The main impacts from this project will be:

(1) Improved weather forecasts for Iceland, the Iceland Sea and the North Atlantic region by the inclusion of additional radiosonde soundings into operational forecasting systems. This impact will be for the period of the field campaign and will be on all global forecasting agencies and relevant regional agencies. Beneficiaries of this impact will include residents of Iceland and other forecast users in this region.

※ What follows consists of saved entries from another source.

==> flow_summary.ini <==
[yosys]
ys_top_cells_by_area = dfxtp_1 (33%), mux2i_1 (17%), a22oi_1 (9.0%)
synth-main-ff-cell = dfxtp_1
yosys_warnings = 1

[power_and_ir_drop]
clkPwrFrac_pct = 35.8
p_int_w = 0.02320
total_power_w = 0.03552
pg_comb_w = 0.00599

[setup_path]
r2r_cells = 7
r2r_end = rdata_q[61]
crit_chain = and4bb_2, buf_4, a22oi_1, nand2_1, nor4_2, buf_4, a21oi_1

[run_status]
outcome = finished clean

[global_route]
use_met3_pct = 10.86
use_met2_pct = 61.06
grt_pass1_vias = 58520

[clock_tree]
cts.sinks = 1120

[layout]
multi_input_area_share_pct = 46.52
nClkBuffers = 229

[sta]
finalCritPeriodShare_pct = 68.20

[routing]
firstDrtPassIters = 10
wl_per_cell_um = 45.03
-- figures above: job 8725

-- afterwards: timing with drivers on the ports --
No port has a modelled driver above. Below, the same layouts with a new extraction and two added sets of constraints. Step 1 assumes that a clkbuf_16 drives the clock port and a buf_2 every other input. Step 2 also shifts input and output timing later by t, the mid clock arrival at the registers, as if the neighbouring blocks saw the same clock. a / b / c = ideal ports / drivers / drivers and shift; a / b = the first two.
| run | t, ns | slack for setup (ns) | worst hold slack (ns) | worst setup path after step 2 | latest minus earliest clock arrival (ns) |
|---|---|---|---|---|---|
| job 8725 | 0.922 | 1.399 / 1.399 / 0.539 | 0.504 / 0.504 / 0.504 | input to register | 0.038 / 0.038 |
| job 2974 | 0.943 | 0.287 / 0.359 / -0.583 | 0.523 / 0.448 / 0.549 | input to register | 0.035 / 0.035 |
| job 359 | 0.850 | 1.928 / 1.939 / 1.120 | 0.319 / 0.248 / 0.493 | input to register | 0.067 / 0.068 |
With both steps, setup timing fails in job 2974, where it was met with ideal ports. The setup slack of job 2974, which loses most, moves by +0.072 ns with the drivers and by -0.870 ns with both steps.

(2) An assessment of meteorological analyses and reanalyses products for the subpolar North Atlantic specifically, but with relevance to climatologically similar locations too; for example near marginal-ice-zones and steep mountains. Evaluating the quality of these products will have long-lasting benefits for all their users. Note these products are very widely used; for example, the paper describing the European Centre for Medium-range Weather Forecast's (ECMWF) ERA Interim product (Dee et al. 2011) has been cited over 2500/3600 times (Web of Science/Google Scholar), implying it has been used at least this many times - in all likelihood many more. We will establish any systematic biases or errors, and seek the cause and possible solutions to these. Consequently one potential impact would be an improvement in future reanalyses products (the PI has a track record of impact in this regard - see Pathways to Impact). A variety of analyses and reanalyses will be assessed, including the UK, Icelandic and ECMWF operational analyses and several reanalyses products including from the ECMWF and the Arctic System Reanalyses (ASR). It is planned for some of our project partners, namely the UK Met Office and the Icelandic Met Office, to be directly involved in this work. In addition we will exploit opportunities provide by the WMO's Polar Prediction Project to directly engage with other forecast providers.

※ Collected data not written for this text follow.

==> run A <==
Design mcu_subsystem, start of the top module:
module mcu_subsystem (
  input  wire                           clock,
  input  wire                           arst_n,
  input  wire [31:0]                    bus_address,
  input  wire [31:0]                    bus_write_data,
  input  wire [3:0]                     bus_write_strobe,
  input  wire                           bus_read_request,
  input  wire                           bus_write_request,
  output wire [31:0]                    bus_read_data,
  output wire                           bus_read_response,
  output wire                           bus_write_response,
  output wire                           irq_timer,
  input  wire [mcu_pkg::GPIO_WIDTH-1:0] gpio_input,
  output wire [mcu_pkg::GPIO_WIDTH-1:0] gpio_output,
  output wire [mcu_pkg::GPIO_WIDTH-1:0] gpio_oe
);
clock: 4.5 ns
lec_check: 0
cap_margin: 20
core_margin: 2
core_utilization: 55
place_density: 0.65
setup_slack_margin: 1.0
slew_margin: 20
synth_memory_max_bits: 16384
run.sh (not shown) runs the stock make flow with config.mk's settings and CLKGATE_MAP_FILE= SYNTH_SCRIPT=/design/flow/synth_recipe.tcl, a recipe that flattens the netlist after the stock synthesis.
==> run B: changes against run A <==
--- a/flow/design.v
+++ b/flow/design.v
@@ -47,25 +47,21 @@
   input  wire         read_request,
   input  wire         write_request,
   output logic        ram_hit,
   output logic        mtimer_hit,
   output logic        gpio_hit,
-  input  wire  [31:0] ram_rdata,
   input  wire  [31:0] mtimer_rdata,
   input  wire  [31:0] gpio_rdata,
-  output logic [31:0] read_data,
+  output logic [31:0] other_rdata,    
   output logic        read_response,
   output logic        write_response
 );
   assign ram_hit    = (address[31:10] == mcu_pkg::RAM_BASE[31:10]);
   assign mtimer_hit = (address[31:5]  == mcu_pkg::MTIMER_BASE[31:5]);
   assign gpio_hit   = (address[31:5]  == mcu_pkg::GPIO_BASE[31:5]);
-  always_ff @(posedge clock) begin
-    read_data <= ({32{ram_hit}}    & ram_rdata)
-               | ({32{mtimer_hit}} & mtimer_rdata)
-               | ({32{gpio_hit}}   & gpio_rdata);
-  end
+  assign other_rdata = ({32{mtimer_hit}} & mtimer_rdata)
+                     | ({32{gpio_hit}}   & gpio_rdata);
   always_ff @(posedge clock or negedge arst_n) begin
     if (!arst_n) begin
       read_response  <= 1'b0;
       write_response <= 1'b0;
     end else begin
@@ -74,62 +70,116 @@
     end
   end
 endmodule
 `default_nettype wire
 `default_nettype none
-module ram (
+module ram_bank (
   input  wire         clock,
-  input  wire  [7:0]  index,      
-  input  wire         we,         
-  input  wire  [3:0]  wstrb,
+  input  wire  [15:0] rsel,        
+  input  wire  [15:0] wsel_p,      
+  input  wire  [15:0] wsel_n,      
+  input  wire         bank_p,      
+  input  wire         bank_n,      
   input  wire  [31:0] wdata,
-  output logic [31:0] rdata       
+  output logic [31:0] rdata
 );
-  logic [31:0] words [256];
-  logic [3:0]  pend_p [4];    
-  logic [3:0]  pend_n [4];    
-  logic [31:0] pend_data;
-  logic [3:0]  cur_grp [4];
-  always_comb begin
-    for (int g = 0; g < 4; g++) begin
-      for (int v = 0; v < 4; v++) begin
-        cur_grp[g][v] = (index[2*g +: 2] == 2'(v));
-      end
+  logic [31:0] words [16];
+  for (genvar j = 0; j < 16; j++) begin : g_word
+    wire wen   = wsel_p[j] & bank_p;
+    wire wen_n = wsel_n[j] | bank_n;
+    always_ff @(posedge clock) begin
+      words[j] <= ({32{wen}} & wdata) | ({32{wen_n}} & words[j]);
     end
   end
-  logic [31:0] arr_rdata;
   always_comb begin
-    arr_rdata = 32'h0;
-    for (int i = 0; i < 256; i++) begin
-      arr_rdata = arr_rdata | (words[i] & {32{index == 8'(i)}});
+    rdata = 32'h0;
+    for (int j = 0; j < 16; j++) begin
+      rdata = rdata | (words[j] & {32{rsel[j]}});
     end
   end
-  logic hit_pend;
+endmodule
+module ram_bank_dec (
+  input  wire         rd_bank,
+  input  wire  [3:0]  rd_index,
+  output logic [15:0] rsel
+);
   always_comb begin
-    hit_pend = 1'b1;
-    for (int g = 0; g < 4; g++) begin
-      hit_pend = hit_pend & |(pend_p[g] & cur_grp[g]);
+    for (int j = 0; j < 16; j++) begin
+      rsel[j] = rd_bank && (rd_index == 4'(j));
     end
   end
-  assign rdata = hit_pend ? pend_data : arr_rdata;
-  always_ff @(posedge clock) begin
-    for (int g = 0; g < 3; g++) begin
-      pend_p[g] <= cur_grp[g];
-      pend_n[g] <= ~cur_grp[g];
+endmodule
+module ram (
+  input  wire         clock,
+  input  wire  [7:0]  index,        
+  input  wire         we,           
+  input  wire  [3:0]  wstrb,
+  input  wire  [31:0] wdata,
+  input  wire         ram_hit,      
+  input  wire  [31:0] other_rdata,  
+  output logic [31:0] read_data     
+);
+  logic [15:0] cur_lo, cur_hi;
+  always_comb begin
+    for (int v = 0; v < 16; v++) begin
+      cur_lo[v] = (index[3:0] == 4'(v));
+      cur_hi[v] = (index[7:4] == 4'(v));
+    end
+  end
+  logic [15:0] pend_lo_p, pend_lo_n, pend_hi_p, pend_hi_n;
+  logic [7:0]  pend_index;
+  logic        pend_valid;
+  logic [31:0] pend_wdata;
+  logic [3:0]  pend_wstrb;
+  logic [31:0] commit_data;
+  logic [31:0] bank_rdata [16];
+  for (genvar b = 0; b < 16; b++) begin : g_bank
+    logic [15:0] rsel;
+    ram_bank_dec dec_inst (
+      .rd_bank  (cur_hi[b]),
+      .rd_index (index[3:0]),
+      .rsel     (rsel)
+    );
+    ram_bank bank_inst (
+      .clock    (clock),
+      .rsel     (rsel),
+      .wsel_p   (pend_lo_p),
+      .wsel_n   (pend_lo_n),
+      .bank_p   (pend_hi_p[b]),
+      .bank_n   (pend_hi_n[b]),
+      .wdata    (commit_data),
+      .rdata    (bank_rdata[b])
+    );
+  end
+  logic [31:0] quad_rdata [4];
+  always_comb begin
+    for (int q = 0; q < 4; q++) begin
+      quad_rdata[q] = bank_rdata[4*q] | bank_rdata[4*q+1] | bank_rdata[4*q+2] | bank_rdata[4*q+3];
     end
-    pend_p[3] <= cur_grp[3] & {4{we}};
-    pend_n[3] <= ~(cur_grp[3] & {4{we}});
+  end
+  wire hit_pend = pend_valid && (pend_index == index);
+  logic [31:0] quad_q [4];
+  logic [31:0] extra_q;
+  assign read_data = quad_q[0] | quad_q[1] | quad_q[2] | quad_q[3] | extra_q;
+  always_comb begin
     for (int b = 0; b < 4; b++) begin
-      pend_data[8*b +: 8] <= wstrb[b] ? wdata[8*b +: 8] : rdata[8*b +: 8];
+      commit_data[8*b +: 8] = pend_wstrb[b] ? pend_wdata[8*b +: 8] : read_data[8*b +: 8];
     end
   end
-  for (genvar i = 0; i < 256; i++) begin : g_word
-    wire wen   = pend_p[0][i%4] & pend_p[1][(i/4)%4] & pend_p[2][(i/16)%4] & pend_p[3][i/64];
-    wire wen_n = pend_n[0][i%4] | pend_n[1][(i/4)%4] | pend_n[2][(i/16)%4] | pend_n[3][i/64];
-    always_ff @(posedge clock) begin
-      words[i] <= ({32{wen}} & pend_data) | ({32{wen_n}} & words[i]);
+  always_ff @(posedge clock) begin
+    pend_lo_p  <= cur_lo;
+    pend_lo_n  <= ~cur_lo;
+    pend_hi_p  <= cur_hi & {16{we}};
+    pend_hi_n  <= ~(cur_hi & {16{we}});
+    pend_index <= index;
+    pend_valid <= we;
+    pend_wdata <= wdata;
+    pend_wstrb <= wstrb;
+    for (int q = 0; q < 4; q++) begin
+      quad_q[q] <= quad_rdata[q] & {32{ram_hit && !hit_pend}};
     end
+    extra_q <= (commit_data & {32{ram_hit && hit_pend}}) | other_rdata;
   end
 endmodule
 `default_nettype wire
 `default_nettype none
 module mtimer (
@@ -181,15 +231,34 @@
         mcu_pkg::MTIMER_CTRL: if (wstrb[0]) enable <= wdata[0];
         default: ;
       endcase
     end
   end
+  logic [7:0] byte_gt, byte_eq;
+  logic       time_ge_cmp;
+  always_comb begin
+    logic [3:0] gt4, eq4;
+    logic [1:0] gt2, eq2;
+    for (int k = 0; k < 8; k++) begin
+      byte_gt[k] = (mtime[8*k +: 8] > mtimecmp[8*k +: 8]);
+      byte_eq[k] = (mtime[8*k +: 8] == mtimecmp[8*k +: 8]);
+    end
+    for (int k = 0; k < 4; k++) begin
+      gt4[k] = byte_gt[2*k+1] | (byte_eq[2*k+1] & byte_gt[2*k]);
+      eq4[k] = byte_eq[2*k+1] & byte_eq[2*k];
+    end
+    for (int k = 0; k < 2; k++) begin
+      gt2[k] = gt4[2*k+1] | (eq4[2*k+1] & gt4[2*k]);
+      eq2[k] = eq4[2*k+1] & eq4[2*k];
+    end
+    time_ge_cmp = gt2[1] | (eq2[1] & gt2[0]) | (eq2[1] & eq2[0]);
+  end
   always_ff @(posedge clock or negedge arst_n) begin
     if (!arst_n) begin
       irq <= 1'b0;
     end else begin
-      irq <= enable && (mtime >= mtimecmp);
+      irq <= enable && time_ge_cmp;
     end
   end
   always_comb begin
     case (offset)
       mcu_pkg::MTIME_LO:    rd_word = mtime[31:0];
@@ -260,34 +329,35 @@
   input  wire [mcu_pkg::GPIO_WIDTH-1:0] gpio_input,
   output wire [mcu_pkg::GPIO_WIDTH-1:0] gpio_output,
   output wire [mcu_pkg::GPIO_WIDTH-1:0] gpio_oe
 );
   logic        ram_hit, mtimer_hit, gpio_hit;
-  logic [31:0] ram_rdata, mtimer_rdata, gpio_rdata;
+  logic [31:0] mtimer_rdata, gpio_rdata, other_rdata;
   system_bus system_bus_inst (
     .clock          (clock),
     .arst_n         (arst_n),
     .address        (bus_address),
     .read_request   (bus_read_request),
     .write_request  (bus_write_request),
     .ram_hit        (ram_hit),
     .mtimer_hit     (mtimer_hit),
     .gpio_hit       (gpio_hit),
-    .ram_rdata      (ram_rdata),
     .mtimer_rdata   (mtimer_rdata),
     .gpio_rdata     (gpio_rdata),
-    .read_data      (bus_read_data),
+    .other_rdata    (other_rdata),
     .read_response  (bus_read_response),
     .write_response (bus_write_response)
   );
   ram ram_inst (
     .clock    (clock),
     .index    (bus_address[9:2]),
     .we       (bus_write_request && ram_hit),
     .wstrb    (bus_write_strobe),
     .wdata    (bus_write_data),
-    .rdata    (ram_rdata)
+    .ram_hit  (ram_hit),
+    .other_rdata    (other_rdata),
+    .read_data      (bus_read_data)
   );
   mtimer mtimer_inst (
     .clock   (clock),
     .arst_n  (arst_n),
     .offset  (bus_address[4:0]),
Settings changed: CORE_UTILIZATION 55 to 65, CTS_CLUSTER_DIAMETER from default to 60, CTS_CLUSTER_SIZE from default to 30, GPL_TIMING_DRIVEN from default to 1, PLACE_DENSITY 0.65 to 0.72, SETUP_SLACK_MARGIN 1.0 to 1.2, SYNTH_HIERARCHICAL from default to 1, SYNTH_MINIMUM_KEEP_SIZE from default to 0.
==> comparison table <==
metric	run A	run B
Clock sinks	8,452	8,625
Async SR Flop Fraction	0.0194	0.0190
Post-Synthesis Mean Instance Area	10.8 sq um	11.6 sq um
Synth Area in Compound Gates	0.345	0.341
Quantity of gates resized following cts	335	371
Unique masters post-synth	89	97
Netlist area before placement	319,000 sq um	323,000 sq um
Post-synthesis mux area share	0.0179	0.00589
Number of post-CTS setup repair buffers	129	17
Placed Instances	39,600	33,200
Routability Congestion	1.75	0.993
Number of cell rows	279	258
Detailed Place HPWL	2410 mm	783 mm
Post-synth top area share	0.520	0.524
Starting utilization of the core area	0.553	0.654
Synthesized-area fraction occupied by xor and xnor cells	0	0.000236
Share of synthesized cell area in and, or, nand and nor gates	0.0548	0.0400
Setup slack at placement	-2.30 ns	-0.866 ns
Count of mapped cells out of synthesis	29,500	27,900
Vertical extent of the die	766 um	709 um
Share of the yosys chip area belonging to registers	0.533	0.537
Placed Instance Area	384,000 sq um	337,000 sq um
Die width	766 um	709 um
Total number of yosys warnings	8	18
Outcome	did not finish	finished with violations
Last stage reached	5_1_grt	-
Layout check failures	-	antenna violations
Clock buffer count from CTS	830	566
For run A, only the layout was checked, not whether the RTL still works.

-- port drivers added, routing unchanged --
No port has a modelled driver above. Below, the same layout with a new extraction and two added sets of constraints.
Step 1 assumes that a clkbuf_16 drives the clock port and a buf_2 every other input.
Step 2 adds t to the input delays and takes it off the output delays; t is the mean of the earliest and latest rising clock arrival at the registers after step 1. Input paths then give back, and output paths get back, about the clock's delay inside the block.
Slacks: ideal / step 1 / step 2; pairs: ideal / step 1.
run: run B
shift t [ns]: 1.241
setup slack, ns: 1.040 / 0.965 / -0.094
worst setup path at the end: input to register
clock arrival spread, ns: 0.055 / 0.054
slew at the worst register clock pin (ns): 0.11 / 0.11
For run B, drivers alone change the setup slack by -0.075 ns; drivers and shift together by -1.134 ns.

(3) Improved numerical weather and climate prediction models, primarily through testing and development of parameterization schemes and model configurations. This will also be a long-lasting benefit to society as a whole through improved weather and climate prediction. Our project partners, the UK Met Office and the Icelandic Met Office have already been involved in developing some aspects of our plans, so are already engaged and will collaborate here. Particular areas of model deficiency are outlined in the Case, the Pathway to Impact and in project partner Letters of Support. These include poor representation of boundary-layer structure and mixed-phase cloud development over sea ice and during cold-air outbreaks. Note some parameterization deficiencies are also known weaknesses in many models, so there should be impact on other national and private meteorological service providers and numerical weather- or climate-prediction model development teams.

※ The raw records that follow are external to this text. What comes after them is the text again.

Background: an optimization exercise with open tools, aiming at small area and a short achievable clock period. Do not read the settings as production practice.
Only simulation tests tie the RTL to the original design; equivalence was not proved.
In every run shown here, the design's own scripts or RTL, not TritonCTS, make the clock network.
No driver is modelled on the clock port, so clock power and skew are understated where the tree is cut down; a real chip needs a root buffer or a tree.
Power is estimated from default activity; no workload was simulated.

==> flow/design.v (outline; a module is shown in full before it is edited, if it fits) <==
// module g_ao22: 3 lines
// module g_aoi21: 3 lines
// module g_inv: 3 lines
// module g_nand2: 3 lines
// module g_nand2b: 3 lines
// module g_nor2: 3 lines
// module g_oai21: 3 lines
// module g_xnor2: 3 lines
// module g_xor2: 3 lines
// module doubling_adder_top: 1765 lines
module doubling_adder_top (
  input  logic                  clk,
  input  logic                  arst_n,
  input  logic                  in_valid,
  input  logic [64-1:0] a,
  input  logic [64-1:0] b,
  input  logic                  cin,
  output logic [64:0]   sum,
  output logic                  out_valid
);
  // ...
==> flow/flow/run.sh <==
#!/bin/bash
# Layout flow: the standard flow (standard.sh, unchanged synthesis) with
#  - the port buffers of buffer_ports set to the smallest buffer, which
#    repair_timing then sizes up where timing needs it (every port still gets
#    its own buffer);
#  - a small balanced clock tree (cts_tree.tcl) in place of TritonCTS: the clock
#    port drives four clock buffers, each driving two leaf clock buffers, each
#    leaf driving an eighth of the flip-flops.
set -euo pipefail
HERE=$(cd "$(dirname "$0")" && pwd)
bash standard.sh finish BUFFER_PORTS_ARGS="-buffer_cell sky130_fd_sc_hd__buf_1" \
  PRE_CTS_TCL="$HERE/cts_tree.tcl" CTS_TOP_BUFS=4 CTS_LEAF_BUFS=2 \
  CTS_TOP_CELL=sky130_fd_sc_hd__clkbuf_8 CTS_LEAF_CELL=sky130_fd_sc_hd__clkbuf_16 \
  > standard_flow.log 2>&1
==> flow/flow/cts_tree.tcl <==
# Sourced by ORFS cts.tcl before it builds the clock tree (PRE_CTS_TCL).
# Replaces clock_tree_synthesis with a small balanced tree: the clock port
# drives CTS_TOP_BUFS buffers, each of which drives CTS_LEAF_BUFS leaf buffers
# (or the flip-flops directly when CTS_LEAF_BUFS is 0). The flip-flops are split
# into groups of equal size by position (halves in x, then halves in y, ...),
# one group per leaf buffer, placed at the group's centre. Every flip-flop sees
# the same number and type of buffers, with no deliberate skew.
set ::cts_top  [expr {[info exists ::env(CTS_TOP_BUFS)]  ? $::env(CTS_TOP_BUFS)  : 4}]
set ::cts_leaf [expr {[info exists ::env(CTS_LEAF_BUFS)] ? $::env(CTS_LEAF_BUFS) : 2}]
set ::cts_top_cell  [expr {[info exists ::env(CTS_TOP_CELL)]  ? $::env(CTS_TOP_CELL)  : "sky130_fd_sc_hd__clkbuf_8"}]
set ::cts_leaf_cell [expr {[info exists ::env(CTS_LEAF_CELL)] ? $::env(CTS_LEAF_CELL) : "sky130_fd_sc_hd__clkbuf_16"}]

# items: list of {object x y}; split into n groups (n a power of two) of equal
# size by recursive bisection at the median, alternating between x and y.
proc cts_tree_split {items n axis} {
  if {$n <= 1} { return [list $items] }
  set idx [expr {$axis eq "x" ? 1 : 2}]
  set sorted [lsort -real -index $idx $items]
  set half [expr {[llength $sorted] / 2}]
  set other [expr {$axis eq "x" ? "y" : "x"}]
  return [concat [cts_tree_split [lrange $sorted 0 [expr {$half - 1}]] [expr {$n / 2}] $other] \
                 [cts_tree_split [lrange $sorted $half end] [expr {$n / 2}] $other]]
}

# Creates a buffer of cell $cell named $name driving the iterms of $items from
# net $in_net, placed at the centre of the items; returns {iterm x y} of its input.
proc cts_tree_buffer {name cell in_net items} {
  set block [ord::get_db_block]
  set master [[ord::get_db] findMaster $cell]
  set inst [odb::dbInst_create $block $master $name]
  set net [odb::dbNet_create $block "net_$name"]
  $net setSigType CLOCK
  set sx 0; set sy 0
  foreach item $items {
    lassign $item it x y
    $it disconnect
    $it connect $net
    set sx [expr {$sx + $x}]; set sy [expr {$sy + $y}]
  }
  set n [llength $items]
  set cx [expr {int($sx / $n)}]
  set cy [expr {int($sy / $n)}]
  $inst setLocation [expr {$cx - [$master getWidth] / 2}] [expr {$cy - [$master getHeight] / 2}]
  $inst setPlacementStatus PLACED
  set a [$inst findITerm A]
  $a connect $in_net
  [$inst findITerm X] connect $net
  puts "cts_tree: $name ($cell) drives $n loads at ($cx, $cy)"
  return [list $a $cx $cy]
}

proc clock_tree_synthesis {args} {
  puts "cts_tree: $::cts_top x $::cts_top_cell, each driving $::cts_leaf x $::cts_leaf_cell (replaces clock_tree_synthesis $args)"
  set block [ord::get_db_block]
  set clk_net [$block findNet clk]
  set items {}
  foreach it [$clk_net getITerms] {
    set inst [$it getInst]
    lassign [$inst getLocation] x y
    set m [$inst getMaster]
    lappend items [list $it [expr {$x + [$m getWidth] / 2}] [expr {$y + [$m getHeight] / 2}]]
  }
  set t 0
  foreach top_group [cts_tree_split $items $::cts_top x] {
    if {$::cts_leaf > 0} {
      set leaves {}
      set l 0
      foreach leaf_group [cts_tree_split $top_group $::cts_leaf [expr {$::cts_top % 2 ? "x" : "y"}]] {
        set tmp [odb::dbNet_create $block "net_tmp_${t}_$l"]
        lappend leaves [cts_tree_buffer "clkbuf_leaf_${t}_$l" $::cts_leaf_cell $tmp $leaf_group]
        incr l
      }
      set top_in [cts_tree_buffer "clkbuf_top_$t" $::cts_top_cell $clk_net $leaves]
      foreach l [$block getNets] { if {[string match "net_tmp_*" [$l getName]] && [llength [$l getITerms]] == 0} { odb::dbNet_destroy $l } }
    } else {
      cts_tree_buffer "clkbuf_top_$t" $::cts_top_cell $clk_net $top_group
    }
    incr t
  }
  $clk_net setSigType CLOCK
  set_propagated_clock [all_clocks]
}
==> flow/standard.sh <==
#!/bin/bash
# synth_recipe.tcl (not shown) runs the flow's synth.tcl, then flattens the netlist and writes it again
# the make line also repeats each setting of config.mk as NAME=value (left out here)
make -C /OpenROAD-flow-scripts/flow DESIGN_CONFIG=/design/flow/config.mk WORK_HOME=/design/flow/orfs CLKGATE_MAP_FILE= SYNTH_SCRIPT=/design/flow/synth_recipe.tcl "${@:-finish}"
==> flow/config.mk <==
export PLATFORM = sky130hd
export DESIGN_NAME = doubling_adder_top
export DESIGN_NICKNAME = doubling_adder_top
export VERILOG_FILES = /design/flow/design.v
export SDC_FILE = /design/flow/constraint.sdc
export NUM_CORES = 4
export LEC_CHECK = 0
export CAP_MARGIN = 20
export CORE_MARGIN = 2
export CORE_UTILIZATION = 65
export HOLD_SLACK_MARGIN = 0.05
export SETUP_SLACK_MARGIN = 1.7
export SLEW_MARGIN = 20
export SYNTH_HIERARCHICAL = 1
export SYNTH_MINIMUM_KEEP_SIZE = 0
==> flow/constraint.sdc <==
create_clock -name core_clock -period 3.2 [get_ports {clk}]
set_input_delay 0.6400 -clock core_clock [delete_from_list [all_inputs] [get_ports {clk}]]
set_output_delay 0.6400 -clock core_clock [all_outputs]
set_load 0.01 [all_outputs]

(4) Improved coupled forecasting systems via model development and testing against a unique coupled atmosphere-ocean observational data set for a critical region for the climate system. Many forecasting centres are currently developing or trialling coupled forecasting systems for the short-term (they are already in use for the few centres that carry out seasonal prediction) and this presents a host of new challenges, particularly around coupled model initialisation and the representation of sea ice. Our unique data set will be invaluable in testing these systems in the challenging environment of the subpolar seas. This data set is eagerly anticipated by the Met Office (see their Letter) and is likely to be sought after by the international community too. This impact will also lead to a long-lasting benefit to society as a whole through improved weather and climate prediction.

(5) The broader Iceland Sea Project provides an excellent outreach opportunity for us to engage with the public about the science we do. We plan to contribute to a multifaceted outreach programme being led by our US project partners.